> **WHAT YOU NEED TO DO**: Copy the records below word for word. Stop after the line that contains "buf_4 | 1 | 81 |".

> **EXCERPTED RECORDS**:
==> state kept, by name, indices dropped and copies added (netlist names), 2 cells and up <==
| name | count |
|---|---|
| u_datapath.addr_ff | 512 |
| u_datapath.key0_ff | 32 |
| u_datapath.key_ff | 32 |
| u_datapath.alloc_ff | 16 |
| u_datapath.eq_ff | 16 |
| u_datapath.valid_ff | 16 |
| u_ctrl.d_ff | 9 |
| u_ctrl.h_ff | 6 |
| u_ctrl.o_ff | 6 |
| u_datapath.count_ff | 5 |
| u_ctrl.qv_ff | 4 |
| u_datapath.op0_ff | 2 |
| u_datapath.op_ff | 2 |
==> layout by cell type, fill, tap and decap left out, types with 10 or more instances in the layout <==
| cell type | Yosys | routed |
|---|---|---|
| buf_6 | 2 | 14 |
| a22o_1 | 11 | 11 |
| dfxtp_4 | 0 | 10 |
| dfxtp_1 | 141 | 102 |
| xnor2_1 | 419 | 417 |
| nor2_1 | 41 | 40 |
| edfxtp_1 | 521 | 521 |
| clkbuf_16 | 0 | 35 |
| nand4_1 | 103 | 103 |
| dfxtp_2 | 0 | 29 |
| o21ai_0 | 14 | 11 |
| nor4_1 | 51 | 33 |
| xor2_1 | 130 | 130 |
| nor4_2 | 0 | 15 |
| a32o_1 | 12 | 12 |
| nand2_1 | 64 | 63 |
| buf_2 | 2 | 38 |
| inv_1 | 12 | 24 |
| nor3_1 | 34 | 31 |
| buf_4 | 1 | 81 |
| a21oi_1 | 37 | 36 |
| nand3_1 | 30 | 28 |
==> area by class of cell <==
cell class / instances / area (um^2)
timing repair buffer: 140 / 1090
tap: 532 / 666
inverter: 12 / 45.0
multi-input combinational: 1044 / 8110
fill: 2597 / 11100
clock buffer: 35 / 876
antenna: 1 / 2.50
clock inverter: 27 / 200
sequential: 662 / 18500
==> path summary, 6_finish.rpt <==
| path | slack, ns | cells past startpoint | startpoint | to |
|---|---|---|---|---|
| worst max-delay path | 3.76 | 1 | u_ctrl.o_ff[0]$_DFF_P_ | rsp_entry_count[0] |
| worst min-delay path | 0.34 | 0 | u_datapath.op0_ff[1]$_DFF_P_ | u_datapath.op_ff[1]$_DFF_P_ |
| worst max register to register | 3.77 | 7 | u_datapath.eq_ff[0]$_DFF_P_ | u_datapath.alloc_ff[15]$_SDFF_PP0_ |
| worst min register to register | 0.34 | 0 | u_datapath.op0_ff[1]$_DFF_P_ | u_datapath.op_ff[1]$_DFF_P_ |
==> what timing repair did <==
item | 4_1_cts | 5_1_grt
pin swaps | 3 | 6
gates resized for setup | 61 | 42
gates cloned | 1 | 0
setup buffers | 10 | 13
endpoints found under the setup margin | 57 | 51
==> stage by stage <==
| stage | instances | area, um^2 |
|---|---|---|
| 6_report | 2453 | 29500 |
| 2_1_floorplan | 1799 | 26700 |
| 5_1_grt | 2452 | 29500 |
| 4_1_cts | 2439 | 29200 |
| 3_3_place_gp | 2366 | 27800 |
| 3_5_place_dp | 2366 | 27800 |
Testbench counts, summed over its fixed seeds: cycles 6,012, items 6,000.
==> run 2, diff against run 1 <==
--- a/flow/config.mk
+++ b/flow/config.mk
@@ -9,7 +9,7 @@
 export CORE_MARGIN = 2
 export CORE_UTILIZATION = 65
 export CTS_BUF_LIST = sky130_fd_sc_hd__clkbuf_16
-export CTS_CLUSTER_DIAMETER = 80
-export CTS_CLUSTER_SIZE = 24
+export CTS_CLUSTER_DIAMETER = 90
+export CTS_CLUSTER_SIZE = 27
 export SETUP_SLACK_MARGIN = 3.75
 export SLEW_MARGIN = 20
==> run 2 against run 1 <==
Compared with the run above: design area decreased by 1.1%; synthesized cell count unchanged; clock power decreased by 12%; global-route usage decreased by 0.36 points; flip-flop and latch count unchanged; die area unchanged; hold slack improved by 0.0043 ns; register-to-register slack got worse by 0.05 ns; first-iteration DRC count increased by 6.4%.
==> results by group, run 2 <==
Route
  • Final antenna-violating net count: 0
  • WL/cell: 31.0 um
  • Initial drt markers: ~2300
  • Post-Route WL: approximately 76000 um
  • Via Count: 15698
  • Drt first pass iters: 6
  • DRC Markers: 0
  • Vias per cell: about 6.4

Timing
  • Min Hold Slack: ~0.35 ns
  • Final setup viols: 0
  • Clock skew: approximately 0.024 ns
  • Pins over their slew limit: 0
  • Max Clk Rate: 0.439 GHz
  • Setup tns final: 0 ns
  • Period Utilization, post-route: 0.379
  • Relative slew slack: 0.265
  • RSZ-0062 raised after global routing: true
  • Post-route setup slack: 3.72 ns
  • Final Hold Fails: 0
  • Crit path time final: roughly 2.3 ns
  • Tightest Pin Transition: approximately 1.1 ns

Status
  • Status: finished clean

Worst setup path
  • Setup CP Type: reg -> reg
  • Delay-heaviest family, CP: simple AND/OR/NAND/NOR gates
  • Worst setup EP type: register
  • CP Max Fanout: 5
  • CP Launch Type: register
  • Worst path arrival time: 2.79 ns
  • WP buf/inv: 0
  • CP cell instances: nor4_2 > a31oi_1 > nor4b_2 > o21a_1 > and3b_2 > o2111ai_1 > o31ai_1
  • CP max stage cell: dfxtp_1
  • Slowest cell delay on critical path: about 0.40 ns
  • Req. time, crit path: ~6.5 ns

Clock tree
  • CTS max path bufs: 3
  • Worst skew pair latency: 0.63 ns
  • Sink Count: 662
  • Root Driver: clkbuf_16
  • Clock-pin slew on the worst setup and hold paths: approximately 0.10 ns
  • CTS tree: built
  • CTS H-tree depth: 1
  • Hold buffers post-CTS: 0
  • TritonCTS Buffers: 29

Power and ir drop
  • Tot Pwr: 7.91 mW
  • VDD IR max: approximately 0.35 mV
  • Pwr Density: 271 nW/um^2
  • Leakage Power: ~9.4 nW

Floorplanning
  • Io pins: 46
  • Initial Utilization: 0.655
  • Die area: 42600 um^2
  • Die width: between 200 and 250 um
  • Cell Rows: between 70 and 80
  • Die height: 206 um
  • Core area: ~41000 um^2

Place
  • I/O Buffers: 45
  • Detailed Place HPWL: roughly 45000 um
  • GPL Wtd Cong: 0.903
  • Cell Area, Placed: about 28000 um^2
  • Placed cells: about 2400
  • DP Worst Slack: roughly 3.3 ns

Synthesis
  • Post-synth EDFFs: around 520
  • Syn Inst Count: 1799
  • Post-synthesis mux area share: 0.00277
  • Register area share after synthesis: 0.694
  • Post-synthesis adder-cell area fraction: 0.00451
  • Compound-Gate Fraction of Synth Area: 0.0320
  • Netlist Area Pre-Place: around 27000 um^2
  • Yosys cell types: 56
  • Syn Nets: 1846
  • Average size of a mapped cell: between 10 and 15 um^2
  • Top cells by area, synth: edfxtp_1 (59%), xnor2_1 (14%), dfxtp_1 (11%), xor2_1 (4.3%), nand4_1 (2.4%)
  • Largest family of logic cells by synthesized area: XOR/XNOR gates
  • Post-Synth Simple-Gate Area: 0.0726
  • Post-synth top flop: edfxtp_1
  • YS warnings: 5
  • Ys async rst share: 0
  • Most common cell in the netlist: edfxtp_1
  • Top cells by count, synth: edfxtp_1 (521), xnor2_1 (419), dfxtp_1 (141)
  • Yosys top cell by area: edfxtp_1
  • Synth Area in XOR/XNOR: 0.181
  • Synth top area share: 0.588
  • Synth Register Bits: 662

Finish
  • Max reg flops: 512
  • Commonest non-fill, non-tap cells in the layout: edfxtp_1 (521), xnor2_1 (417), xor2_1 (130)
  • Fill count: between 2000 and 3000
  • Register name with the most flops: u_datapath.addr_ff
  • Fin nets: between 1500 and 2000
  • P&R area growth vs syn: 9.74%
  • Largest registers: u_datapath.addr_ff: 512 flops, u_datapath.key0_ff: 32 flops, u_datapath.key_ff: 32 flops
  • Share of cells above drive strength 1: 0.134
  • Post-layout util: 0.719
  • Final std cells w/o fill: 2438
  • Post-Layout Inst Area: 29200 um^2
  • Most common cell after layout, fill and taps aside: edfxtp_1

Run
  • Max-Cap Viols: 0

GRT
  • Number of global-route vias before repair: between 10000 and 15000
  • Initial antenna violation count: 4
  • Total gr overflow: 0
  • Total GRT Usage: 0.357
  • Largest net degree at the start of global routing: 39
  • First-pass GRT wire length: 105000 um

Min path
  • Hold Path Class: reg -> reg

> **ANSWER**:
==> state kept, by name, indices dropped and copies added (netlist names), 2 cells and up <==
| name | count |
|---|---|
| u_datapath.addr_ff | 512 |
| u_datapath.key0_ff | 32 |
| u_datapath.key_ff | 32 |
| u_datapath.alloc_ff | 16 |
| u_datapath.eq_ff | 16 |
| u_datapath.valid_ff | 16 |
| u_ctrl.d_ff | 9 |
| u_ctrl.h_ff | 6 |
| u_ctrl.o_ff | 6 |
| u_datapath.count_ff | 5 |
| u_ctrl.qv_ff | 4 |
| u_datapath.op0_ff | 2 |
| u_datapath.op_ff | 2 |
==> layout by cell type, fill, tap and decap left out, types with 10 or more instances in the layout <==
| cell type | Yosys | routed |
|---|---|---|
| buf_6 | 2 | 14 |
| a22o_1 | 11 | 11 |
| dfxtp_4 | 0 | 10 |
| dfxtp_1 | 141 | 102 |
| xnor2_1 | 419 | 417 |
| nor2_1 | 41 | 40 |
| edfxtp_1 | 521 | 521 |
| clkbuf_16 | 0 | 35 |
| nand4_1 | 103 | 103 |
| dfxtp_2 | 0 | 29 |
| o21ai_0 | 14 | 11 |
| nor4_1 | 51 | 33 |
| xor2_1 | 130 | 130 |
| nor4_2 | 0 | 15 |
| a32o_1 | 12 | 12 |
| nand2_1 | 64 | 63 |
| buf_2 | 2 | 38 |
| inv_1 | 12 | 24 |
| nor3_1 | 34 | 31 |
| buf_4 | 1 | 81 |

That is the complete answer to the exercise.